|
Boost : |
Subject: Re: [boost] NuDB: A fast key/value insert-only database for SSD drives in C++11
From: Lee Clagett (forum_at_[hidden])
Date: 2017-03-22 02:50:28
On Tue, 21 Mar 2017 20:00:39 -0400
Vinnie Falco via Boost <boost_at_[hidden]> wrote:
> On Tue, Mar 21, 2017 at 7:36 PM, Niall Douglas via Boost
> <boost_at_[hidden]> wrote:
> > On 21/03/2017 20:36, Vinnie Falco via Boost wrote:
> > I am unsure what benefit it
> > confers over the much safer choices of SQLite or UnQLite both of
> > which are battle tested and written by database experts to ensure
> > that other people's data is never, ever lost.
>
> SQLite is painfully slow compared to NuDB. UnQLite supports features
> not present in NuDB such as cursor iteration, moving, and deleting.
> The tradeoff for not supporting these features is that NuDB can make
> better claims about its performance.
>
Have you compared this to LMDB? That should be the best comparison for
performance and features, although I've never seen LMDB compared
directly to UnQLite.
One thing that I noticed is that the documentation of NuDB indirectly
indicates that recent data loss can occur since an insertion is not
immediately synced to disk. This is going to give NuDB a write
advantage when comparing against many databases.

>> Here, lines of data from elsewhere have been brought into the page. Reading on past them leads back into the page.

<file path="src/rtl/mem_master_pkg.sv">
// Shared types and constants for the mem_master controller.
// Holds the controller state enum, the memory read-latency constant and the
// read-pipeline depth derived from it, plus the per-beat tag carried down the pipe.
package mem_master_pkg;

  // Controller states.
  typedef enum logic [1:0] {
    ST_IDLE  = 2'd0,
    ST_WRITE = 2'd1,
    ST_READ  = 2'd2,
    ST_DRAIN = 2'd3
  } state_e;

  // The memory registers its read output: data appears one cycle after the address.
  localparam int READ_LATENCY = 1;

  // One stage per cycle of memory latency, plus the output capture stage.
  localparam int RD_PIPE_DEPTH = READ_LATENCY + 1;

  // Tag that follows each issued read address down the pipe.
  typedef struct packed {
    logic vld;
    logic last;
  } pipe_tag_t;

endpackage

</file>
<file path="src/rtl/mem_master_if.sv">
// Request/response and memory-port bundle for mem_master.
// master: controller view (drives req_ready, rsp_*, wr_done, mem_we/addr/data).
// slave:  requester + memory view (drives req_*, mem_out).
interface mem_master_if #(
  parameter int ADDR_WIDTH = 6,
  parameter int DATA_WIDTH = 16,
  parameter int LEN_WIDTH  = 4
) ();

  // Request channel
  logic                  req_valid;
  logic                  req_ready;
  logic                  req_we;
  logic [ADDR_WIDTH-1:0] req_addr;
  logic [DATA_WIDTH-1:0] req_data;
  logic [LEN_WIDTH-1:0]  req_len;

  // Response channel (no backpressure)
  logic                  rsp_valid;
  logic [DATA_WIDTH-1:0] rsp_data;
  logic                  rsp_last;
  logic                  wr_done;

  // Memory port
  logic                  mem_we;
  logic [ADDR_WIDTH-1:0] mem_addr;
  logic [DATA_WIDTH-1:0] mem_data;
  logic [DATA_WIDTH-1:0] mem_out;

  modport master (
    input  req_valid, req_we, req_addr, req_data, req_len, mem_out,
    output req_ready, rsp_valid, rsp_data, rsp_last, wr_done,
           mem_we, mem_addr, mem_data
  );

  modport slave (
    output req_valid, req_we, req_addr, req_data, req_len, mem_out,
    input  req_ready, rsp_valid, rsp_data, rsp_last, wr_done,
           mem_we, mem_addr, mem_data
  );

endinterface

</file>
<file path="src/rtl/mem_rd_pipe.sv">
// Purpose: valid/last delay line tracking issued read addresses, plus rsp_data capture.
// Latency: DEPTH cycles from issue to rsp_valid; rsp_data captured one edge after mem_out is valid.
// Backpressure: none; one beat in, one beat out per cycle.
// Ports: issue_vld/issue_last mark an address presented this cycle; mem_out is the
// memory's registered read data; rsp_valid/rsp_last/rsp_data are registered outputs.
module mem_rd_pipe
  import mem_master_pkg::*;
#(
  parameter int DATA_WIDTH = 16,
  parameter int DEPTH      = RD_PIPE_DEPTH
) (
  input  logic                  clk,
  input  logic                  rst_n,
  input  logic                  issue_vld,
  input  logic                  issue_last,
  input  logic [DATA_WIDTH-1:0] mem_out,
  output logic                  rsp_valid,
  output logic                  rsp_last,
  output logic [DATA_WIDTH-1:0] rsp_data
);

  pipe_tag_t [DEPTH-1:0]  tag_q, tag_d;
  logic [DATA_WIDTH-1:0]  data_q, data_d;

  always_comb begin
    tag_d         = tag_q;
    tag_d[0].vld  = issue_vld;
    tag_d[0].last = issue_vld && issue_last;
    for (int i = 1; i < DEPTH; i++) begin
      tag_d[i] = tag_q[i-1];
    end

    // The stage just before the output lines up with mem_out being valid.
    data_d = data_q;
    if (tag_q[DEPTH-2].vld) begin
      data_d = mem_out;
    end
  end

  always_ff @(posedge clk or negedge rst_n) begin
    if (!rst_n) begin
      tag_q  <= '0;
      data_q <= '0;
    end else begin
      tag_q  <= tag_d;
      data_q <= data_d;
    end
  end

  assign rsp_valid = tag_q[DEPTH-1].vld;
  assign rsp_last  = tag_q[DEPTH-1].last;
  assign rsp_data  = data_q;

endmodule

</file>
<file path="src/rtl/mem_master.sv">
// Purpose: initiator-side controller driving a single-port synchronous memory from a valid/ready request port.
// Latency: write -> wr_done 2 cycles after accept; read -> first rsp_valid 3 cycles after accept, beats back-to-back.
// Backpressure: req_ready only in IDLE; responses have no backpressure.
// Ports: clk, rst_n (async active-low) plus the mem_master_if master modport carrying
// req_* (request), rsp_*/wr_done (responses) and mem_we/mem_addr/mem_data/mem_out (memory port).
module mem_master
  import mem_master_pkg::*;
#(
  parameter int ADDR_WIDTH = 6,
  parameter int DATA_WIDTH = 16,
  parameter int LEN_WIDTH  = 4
) (
  input  logic         clk,
  input  logic         rst_n,
  mem_master_if.master bus
);

  localparam logic [ADDR_WIDTH-1:0] ADDR_ONE = ADDR_WIDTH'(1);
  localparam logic [LEN_WIDTH-1:0]  LEN_ONE  = LEN_WIDTH'(1);

  state_e                state_q, state_d;
  logic [LEN_WIDTH-1:0]  cnt_q, cnt_d;
  logic                  req_ready_q, req_ready_d;
  logic                  wr_done_q, wr_done_d;
  logic                  mem_we_q, mem_we_d;
  logic [ADDR_WIDTH-1:0] mem_addr_q, mem_addr_d;
  logic [DATA_WIDTH-1:0] mem_data_q, mem_data_d;

  logic                  accept;
  logic                  issue_vld;
  logic                  issue_last;
  logic                  pipe_rsp_valid;
  logic                  pipe_rsp_last;
  logic [DATA_WIDTH-1:0] pipe_rsp_data;

  assign accept     = bus.req_valid && req_ready_q;
  // Every cycle in READ presents one address; cnt_q==0 marks the final one.
  assign issue_vld  = (state_q == ST_READ);
  assign issue_last = issue_vld && (cnt_q == '0);

  always_comb begin
    state_d    = state_q;
    cnt_d      = cnt_q;
    mem_addr_d = mem_addr_q;
    mem_data_d = mem_data_q;
    wr_done_d  = 1'b0;

    unique case (state_q)
      ST_IDLE: begin
        if (accept) begin
          mem_addr_d = bus.req_addr;
          if (bus.req_we) begin
            state_d    = ST_WRITE;
            mem_data_d = bus.req_data;
          end else begin
            state_d = ST_READ;
            cnt_d   = bus.req_len;
          end
        end
      end
      ST_WRITE: begin
        // The memory commits on the edge closing this cycle.
        state_d   = ST_IDLE;
        wr_done_d = 1'b1;
      end
      ST_READ: begin
        if (cnt_q == '0) begin
          state_d = ST_DRAIN;
        end else begin
          cnt_d      = cnt_q - LEN_ONE;
          mem_addr_d = mem_addr_q + ADDR_ONE;  // wraps modulo 2**ADDR_WIDTH
        end
      end
      ST_DRAIN: begin
        // The last beat is on the outputs this cycle, so the pipe is empty after it.
        if (pipe_rsp_last) begin
          state_d = ST_IDLE;
        end
      end
      default: begin
        state_d = ST_IDLE;
      end
    endcase

    // Registered outputs follow the next state so they line up with it.
    mem_we_d    = (state_d == ST_WRITE);
    req_ready_d = (state_d == ST_IDLE);
  end

  always_ff @(posedge clk or negedge rst_n) begin
    if (!rst_n) begin
      state_q     <= ST_IDLE;
      cnt_q       <= '0;
      req_ready_q <= 1'b0;
      wr_done_q   <= 1'b0;
      mem_we_q    <= 1'b0;
      mem_addr_q  <= '0;
      mem_data_q  <= '0;
    end else begin
      state_q     <= state_d;
      cnt_q       <= cnt_d;
      req_ready_q <= req_ready_d;
      wr_done_q   <= wr_done_d;
      mem_we_q    <= mem_we_d;
      mem_addr_q  <= mem_addr_d;
      mem_data_q  <= mem_data_d;
    end
  end

  mem_rd_pipe #(
    .DATA_WIDTH (DATA_WIDTH),
    .DEPTH      (RD_PIPE_DEPTH)
  ) u_rd_pipe (
    .clk        (clk),
    .rst_n      (rst_n),
    .issue_vld  (issue_vld),
    .issue_last (issue_last),
    .mem_out    (bus.mem_out),
    .rsp_valid  (pipe_rsp_valid),
    .rsp_last   (pipe_rsp_last),
    .rsp_data   (pipe_rsp_data)
  );

  assign bus.req_ready = req_ready_q;
  assign bus.wr_done   = wr_done_q;
  assign bus.mem_we    = mem_we_q;
  assign bus.mem_addr  = mem_addr_q;
  assign bus.mem_data  = mem_data_q;
  assign bus.rsp_valid = pipe_rsp_valid;
  assign bus.rsp_last  = pipe_rsp_last;
  assign bus.rsp_data  = pipe_rsp_data;

endmodule

</file>
<file path="src/flat_wrapper.sv">
// flat-port wrapper written by rule: the top's interface ports become plain ports
module mem_master_flat import mem_master_pkg::*;
#(
  parameter int ADDR_WIDTH = 6,
  parameter int DATA_WIDTH = 16,
  parameter int LEN_WIDTH  = 4
)
  (clk, rst_n, bus_req_valid, bus_req_we, bus_req_addr, bus_req_data, bus_req_len, bus_mem_out, bus_req_ready, bus_rsp_valid, bus_rsp_data, bus_rsp_last, bus_wr_done, bus_mem_we, bus_mem_addr, bus_mem_data);
  mem_master_if #(.ADDR_WIDTH(ADDR_WIDTH), .DATA_WIDTH(DATA_WIDTH), .LEN_WIDTH(LEN_WIDTH)) bus_i ();
  input  logic clk;
  input  logic rst_n;
  input wire logic [$bits(bus_i.req_valid)-1:0] bus_req_valid;
  input wire logic [$bits(bus_i.req_we)-1:0] bus_req_we;
  input wire logic [$bits(bus_i.req_addr)-1:0] bus_req_addr;
  input wire logic [$bits(bus_i.req_data)-1:0] bus_req_data;
  input wire logic [$bits(bus_i.req_len)-1:0] bus_req_len;
  input wire logic [$bits(bus_i.mem_out)-1:0] bus_mem_out;
  output wire logic [$bits(bus_i.req_ready)-1:0] bus_req_ready;
  output wire logic [$bits(bus_i.rsp_valid)-1:0] bus_rsp_valid;
  output wire logic [$bits(bus_i.rsp_data)-1:0] bus_rsp_data;
  output wire logic [$bits(bus_i.rsp_last)-1:0] bus_rsp_last;
  output wire logic [$bits(bus_i.wr_done)-1:0] bus_wr_done;
  output wire logic [$bits(bus_i.mem_we)-1:0] bus_mem_we;
  output wire logic [$bits(bus_i.mem_addr)-1:0] bus_mem_addr;
  output wire logic [$bits(bus_i.mem_data)-1:0] bus_mem_data;
  assign bus_i.req_valid = bus_req_valid;
  assign bus_i.req_we = bus_req_we;
  assign bus_i.req_addr = bus_req_addr;
  assign bus_i.req_data = bus_req_data;
  assign bus_i.req_len = bus_req_len;
  assign bus_i.mem_out = bus_mem_out;
  assign bus_req_ready = bus_i.req_ready;
  assign bus_rsp_valid = bus_i.rsp_valid;
  assign bus_rsp_data = bus_i.rsp_data;
  assign bus_rsp_last = bus_i.rsp_last;
  assign bus_wr_done = bus_i.wr_done;
  assign bus_mem_we = bus_i.mem_we;
  assign bus_mem_addr = bus_i.mem_addr;
  assign bus_mem_data = bus_i.mem_data;
  mem_master #(.ADDR_WIDTH(ADDR_WIDTH), .DATA_WIDTH(DATA_WIDTH), .LEN_WIDTH(LEN_WIDTH)) u_core (.clk(clk), .rst_n(rst_n), .bus(bus_i));
endmodule
</file>
<file path="config.mk">
export PLATFORM = sky130hd
export DESIGN_NAME = mem_master_flat
export DESIGN_NICKNAME = d
export VERILOG_FILES = /design/src/rtl/mem_master_pkg.sv /design/src/rtl/mem_master_if.sv /design/src/rtl/mem_rd_pipe.sv /design/src/rtl/mem_master.sv /design/src/flat_wrapper.sv
export SDC_FILE = /design/constraint.sdc
export NUM_CORES = 1
export LEC_CHECK = 0
export CORE_ASPECT_RATIO = 1.5
export CORE_UTILIZATION = 30
export DETAILED_ROUTE_END_ITERATION = 10
export HOLD_SLACK_MARGIN = 0.08
export PLACE_DENSITY_LB_ADDON = 0.12
export SLEW_MARGIN = 10
export SYNTH_ARGS = -nofsm -noshare
export SYNTH_HDL_FRONTEND = slang
export SYNTH_HIERARCHICAL = 1
export SYNTH_SLANG_ARGS = --single-unit
</file>
<file path="constraint.sdc">
create_clock -name clk -period 2.3 [get_ports clk]
set_input_delay 0.23 -clock clk [delete_from_list [all_inputs] [get_ports clk]]
set_output_delay 0.23 -clock clk [all_outputs]
set_load 0.01 [all_outputs]
</file>
==> results.toml, run 1 <==
[outcome]
outcome = "complete, no violations"

[placement]
dp_hpwl_um = 3780
gp_congestion = 0.770
io_buffer_count = 88

[cts]
cts_sinks = 51
worstSkewPairLatency_ps = 290
cts.clk_slew.worst_paths_ps = 90
cts_resized = 0
htree_levels = 2
root_buffer = "clkbuf_8"
cts.path.max_buffers = 2
cts_buffers = 5
cts_tree = "built"

[synth]
yosysMostFrequentCell = "dfrtp_1"
synth_area_um2 = 2290
synth_flop_cell = "dfrtp_1"
async_reset_ff_share_pct = 100
yosysWarnings = 6
synthTopCellsByCount = "dfrtp_1, mux2_2, mux2_4"
synth_edf_count = 0
synth_area_leaders = "dfrtp_1, mux2_2, mux2_4"
yosysSeqAreaShare_pct = 55.8
ys_seq_elements = 51
syn_nets = 213
yosys.area.top_type = "dfrtp_1"
synth_top_cell_area_share_pct = 55.8
synth_cell_types = 42
syn_inst = 165
avgSynthCellArea_um2 = 13.9

[detailed_routing]
drt_iter0_markers = 44
first_pass_iters = 4
drtAntennaViolNets = 0
wl_um = 5140
drc = 0
vias_per_cell = 4.69
vias = 1682
post_drt_wl_per_cell_um = 14.3

[global_route]
grt_usage_pct = 13.2
grt_max_degree = 30
antenna_found_initial = 0
grt-ovfl-total = 0
grt_pass1_wl_um = 7980
grt_pass1_vias = 1644

[sta]
slew-limit-headroom_pct = 63.7
max_freq_ghz = 0.573
whs_ps = 361
min_period_ps = 1740
period_share_pct = 75.9
rsz0062_at_grt = "false"
tightest_slew_ps = 545
hold_viol = 0
clock_skew_ps = 4.62
tns_ps = 0
setup_viol = 0
slew_violations = 0

[pwr]
switching_power_mw = 1.32
p_comb_share_pct = 48.3
p_seq_share_pct = 38.1
p_int_mw = 2.76
clock_power_share_pct = 13.5
leakage_nw = 1.47
switching_share_pct = 32.3
power_density_nw_per_um2 = 1210
vdd_drop_max_v = 0.000549

[finish]
area.sequential_um2 = 1280
fill_cells = 713
multi_input_comb_area_um2 = 896
antenna-diode-count = 0
areaGrowthSynthToFinish_pct = 47.1
nNetsFinal = 306
drive_above_1_share_pct = 19.7

[critical_path]
endpoint = "u_core/bus.mem_addr[1]$_DFFE_PN0P_"
cp-start-kind = "register"
timing.rr.end = "u_core/bus.mem_addr[1]$_DFFE_PN0P_"
reg2regPathDepth = 4
crit_arrival_ps = 1930
worstSetupStartpoint = "u_core/state_q[0]$_DFF_PN0_"
cp-end-kind = "register"
worstPathMaxFanout = 14
r2r_start = "u_core/state_q[0]$_DFF_PN0_"
path_class = "reg2reg"
rrSetupSlack_ps = 560
critPathRequiredTime_ps = 2490

[floorplanning]
start_util_pct = 31.2
fp-row-count = 38
die_x_um = 73.3
dieArea_um2 = 7980
die_h_um = 109
coreArea_um2 = 7320
io_pins = 89

[flow_run]
max_cap_viol_count = 0

[worst_hold_path]
hp-class = "reg2reg"
per-stage QoR:
stage,util (%),instance area [um2],std cells,total power [mW],worst slack (ps)
2_1_floorplan,-,2290,165,2.67,665
3_3_place_gp,44.4,3250,350,3.55,373
3_5_place_dp,44.4,3250,350,3.57,360
4_1_cts,45.9,3360,359,4.14,550
5_1_grt,45.9,3360,359,4.36,438
6_report,45.9,3360,359,4.07,555
timing repair:
item | 4_1_cts | 5_1_grt
hold endpoints to repair | 22 | 0
hold buffers | 1 | 0
buffers inserted | 0 | 0
critical path, cell delays in order, from the launching register on:
cell      delay [ps]
dfrtp_1          460
nand2b_1         320
inv_2            270
mux2_4           320
mux2_2           260
flip-flops by register name, summed over array words and instances, names as in the netlist:
register                    cells
u_core/state_q                  2
u_core/bus.req_ready            1
u_core/cnt_q                    4
u_core/u_rd_pipe/rsp_valid      1
u_core/bus.wr_done              1
u_core/u_rd_pipe/rsp_last       1
u_core/bus.mem_data            16
u_core/bus.mem_addr             6
u_core/u_rd_pipe/tag_d          2
u_core/bus.mem_we               1
u_core/u_rd_pipe/rsp_data      16
per-layer routing:
layer | GRT usage [%] | vias to the layer above | wire (um)
met4 | 4.20 | 0 | 64
met3 | 2.59 | 5 | 244
met5 | 0 | - | 0
li1 | - | 793 | -
met2 | 23.8 | 59 | 2670
met1 | 15.4 | 825 | 2160
cell type report:
cell class / instances / area share (%)
flip-flops and latches: 51 / 37.9
repair buffers: 95 / 28.1
multi-input cells: 99 / 26.6
well taps: 100 / 3.72
clock buffers: 8 / 2.98
inverters: 6 / 0.670
cell families after synthesis:
logic type | count (synthesis) | share of synthesized area [%]
AO/OA/AOI/OAI | 23 | 7.44
flip-flops | 51 | 55.8
AND/OR/NAND/NOR | 38 | 11.2
adder cells (fa/ha/maj) | 2 | 1.09
buffers and inverters | 15 | 4.98
multiplexers | 36 | 19.4
layout by cell type, fill, tap and decap left out, types with 2 or more instances in the layout:
cell type and count:
clkdlybuf4s50_1 87, dfrtp_1 51, mux2_2 23, mux2_4 11
clkbuf_8 7, nand2_1 6, inv_1 5, buf_4 5
nor3_1 4, and3_1 4, nor4_1 4, a221oi_1 4
nor2_1 3, a21oi_1 3, nor4bb_1 3, nand2b_1 2
or3b_1 2, mux2i_1 2, o21a_1 2, a22oi_1 2
o22ai_1 2, and2_1 2, o21ai_0 2, a311oi_1 2
ha_1 2
how the worst min path moves through the flow:
stage / endpoint / cells after the start / startpoint / slack, ps
after global placement: u_core/bus.mem_we$_DFF_PN0_ / 1 / rst_n / 250
after floorplan: u_core/bus.mem_addr[0]$_DFFE_PN0P_ / 0 / rst_n / -70
after CTS: u_core/u_rd_pipe/rsp_last$_DFF_PN0_ / 0 / u_core/u_rd_pipe/tag_d[2]$_DFF_PN0_ / 360
final: u_core/u_rd_pipe/rsp_last$_DFF_PN0_ / 0 / u_core/u_rd_pipe/tag_d[2]$_DFF_PN0_ / 360
after global routing: u_core/u_rd_pipe/rsp_last$_DFF_PN0_ / 0 / u_core/u_rd_pipe/tag_d[2]$_DFF_PN0_ / 360
after detailed placement: u_core/bus.mem_we$_DFF_PN0_ / 1 / rst_n / 250
power by group through the flow:
stage          Sequential (mW)  Combinational (mW)  Clock, mW
3_3_place_gp              1.57                1.98          0
5_1_grt                   1.62                2.14      0.607
6_report                  1.55                1.97      0.551
3_5_place_dp              1.57                1.99          0
4_1_cts                   1.56                2.00      0.585
2_1_floorplan             1.69               0.981          0
Note: power is estimated with default switching activity, not from simulation.
==> run 2, diff against run 1 <==
clock period = 1.6 ns   (was 2.3 ns; I/O delays follow)
==> results.toml, run 2 (same netlist as run 1, synthesis figures left out) <==
[detailed_routing]
vias = 1730
drc = 0
first_pass_iters = 4
drt_iter0_markers = 63
vias_per_cell = 4.61
wl_um = 5340
drtAntennaViolNets = 0
post_drt_wl_per_cell_um = 14.2

[finish]
antenna-diode-count = 0
nNetsFinal = 322
areaGrowthSynthToFinish_pct = 55.9
final_cell_mix = "clkdlybuf4s50_1, dfrtp_1, mux2_2"
stdcell_count = 375
drive_above_1_share_pct = 28.7
layout_commonest_cell = "clkdlybuf4s50_1"
post-route-util_pct = 48.7
final_area_um2 = 3560

[cts]
cts_setup_buffers = 0
cts_buffers = 5
worstSkewPairLatency_ps = 300
cts_tree = "built"
cts.clk_slew.worst_paths_ps = 90
cts_sinks = 51
root_buffer = "clkbuf_8"
cts.path.max_buffers = 2
htree_levels = 2

[sta]
max_freq_ghz = 0.642
hold_viol = 0
tns_ps = 0
tightest_slew_ps = 376
period_share_pct = 97.4
whs_ps = 298
slew-limit-headroom_pct = 74.9
worst_slack_ps = 42.2
clock_skew_ps = 6.24
slew_violations = 0
setup_viol = 0
min_period_ps = 1560

[flow_run]
max_cap_viol_count = 0

[pwr]
vdd_drop_max_v = 0.000759
power_density_nw_per_um2 = 1760
power_mw = 6.27
leakage_nw = 1.55

[critical_path]
critPathSlowestCell = "or3b_4"
cp-start-kind = "register"
critPathRequiredTime_ps = 1810
cp-end-kind = "register"
r2r_start = "u_core/cnt_q[1]$_DFFE_PN0P_"
cp_top_family = "simple AND/OR/NAND/NOR gates"
cp_slowest_stage_delay_ps = 430
worstPathMaxFanout = 5
worstSetupStartpoint = "u_core/cnt_q[1]$_DFFE_PN0P_"
path_class = "reg2reg"
crit_chain = "inv_1 -> ha_4 -> or3b_4 -> mux2i_1 -> a221oi_2"
crit_buf_inv = 1
crit_arrival_ps = 1770

[global_route]
grt_pass1_wl_um = 8600
grt_pass1_vias = 1793
grt_usage_pct = 14.2
grt-ovfl-total = 0
antenna_found_initial = 0
grt_max_degree = 37

[placement]
gp_congestion = 0.832
dp_slack_ps = -109
dp_hpwl_um = 3900
dpl-instance-area_um2 = 3390
dp_cells = 366
io_buffer_count = 88

[floorplanning]
dieArea_um2 = 7980
die_h_um = 109
io_pins = 89
coreArea_um2 = 7320
fp-row-count = 38
start_util_pct = 31.2
die_x_um = 73.3

[worst_hold_path]
hp-class = "in2async"

[outcome]
outcome = "complete, no violations"
-- run 2: changes by cell type in the layout (fill, tap and decap cells not counted), sizes merged --
cell	delta
clkinvlp	+1
inv	+1
clkbuf	-2
buf	+16
-- run 2: path summary, 6_finish.rpt --
check	end	slack, ps	depth (start not counted)
max	u_core/bus.mem_addr[0]$_DFFE_PN0P_	40	5
min	u_core/bus.mem_data[6]$_DFFE_PN0P_	300	2
max reg2reg	u_core/bus.mem_addr[0]$_DFFE_PN0P_	40	5
min reg2reg	u_core/u_rd_pipe/rsp_last$_DFF_PN0_	360	0
max in group asynchronous	u_core/bus.mem_addr[2]$_DFFE_PN0P_	790	3
min in group clk	u_core/u_rd_pipe/rsp_last$_DFF_PN0_	360	0
-- run 2: report_power, final --
part / switching (mW) / leakage, nW / internal (mW)
sequential: 0.360 / 0.614 / 1.85
clock: 0.426 / 0.0418 / 0.315
combinational: 1.30 / 0.897 / 2.03
-- run 2: repair_timing --
item | in CTS | in global routing
pin swaps | 0 | 2
hold endpoints to repair | 15 | 0
gates resized for setup | 4 | 13
hold buffers | 1 | 0
cloned | 0 | 0
setup endpoints to repair | 6 | 17
-- run 2: metal layers --
| metal | GRT usage [%] | routed length [um] | part of all wire (%) | vias to the layer above |
|---|---|---|---|---|
| met1 | 16.0 | 2090 | 39 | 835 |
| met4 | 5.32 | 76 | 1.4 | 0 |
| met5 | 0 | 0 | 0 | - |
| li1 | - | - | - | 828 |
| met2 | 25.5 | 2880 | 54 | 60 |
| met3 | 3.23 | 288 | 5.4 | 7 |
-- run 2: layout make-up --
type / count / area, um2
Clock buffer: 6 / 72.6
Clock inverter: 2 / 16.3
Fill cell: 717 / 3760
Inverter: 6 / 22.5
Multi-Input combinational cell: 99 / 971
Sequential cell: 51 / 1280
Tap cell: 100 / 125
Timing Repair Buffer: 111 / 1080
-- run 2: worst reg2reg max path, cell delays in order, from the launching register on --
cell      delay (ps)
dfrtp_1          390
inv_1            110
ha_4             160
or3b_4           430
mux2i_1          160
a221oi_2         230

> > I felt when I reviewed NuDB's implementation some time ago that your
> > implementation would be highly susceptible to data loss in a wide
> > set of circumstances.
>
> NuDB makes some assumptions about the underlying file system. In
> particular, that when a call to fsync() returns it is assured the data
> is reliably written. If these invariants are met there is no data
> loss.
>
> In fact, one of NuDB's unit tests exhaustively verifies that the
> database recovery process performs correctly after an I/O failure. The
> unit test works by instantiating a database with a custom File
> template parameter. This custom file implementation simulates an I/O
> failure on the Nth operation. The test runs with N=1 to failure, then
> increments N, and re-runs the test until there are no failures. At
> each iteration, the test verifies that the database recover process
> left the database in a consistent state. You can see this code here:
> https://github.com/vinniefalco/NuDB/blob/master/test/recover.cpp#L125
>
> I don't doubt that you think this database is vulnerable to data loss
> under some condition. However, I would appreciate specifics so that I
> can verify under what conditions your claim is correct, or if it is
> correct at all.
The pathological case is power loss, which cannot be unit tested
easily (and probably isn't possible). I _think_ you took this into
consideration with the log file approach. But one potential issue is
when power loss occurs before the log file header is completely
synch'ed. The filesystem could sync the FILE metadata first (size, etc),
so the file appears large enough to contain the entire header metadata,
but actually contains nothing or a portion of the data. Niall thoughts ?
Also:
- The key-file is append only so NuDB has multiple blocks of sorted
records. So hopefully the insertions do not cause lots of blocks or
the algorithm becomes a linear search.
- There does not appear to be an advantage to writing the blocks
to the log file first. There is already a time window after an
insertion where data loss can occur, so the data and key file sizes
in the header seem sufficient for rollback.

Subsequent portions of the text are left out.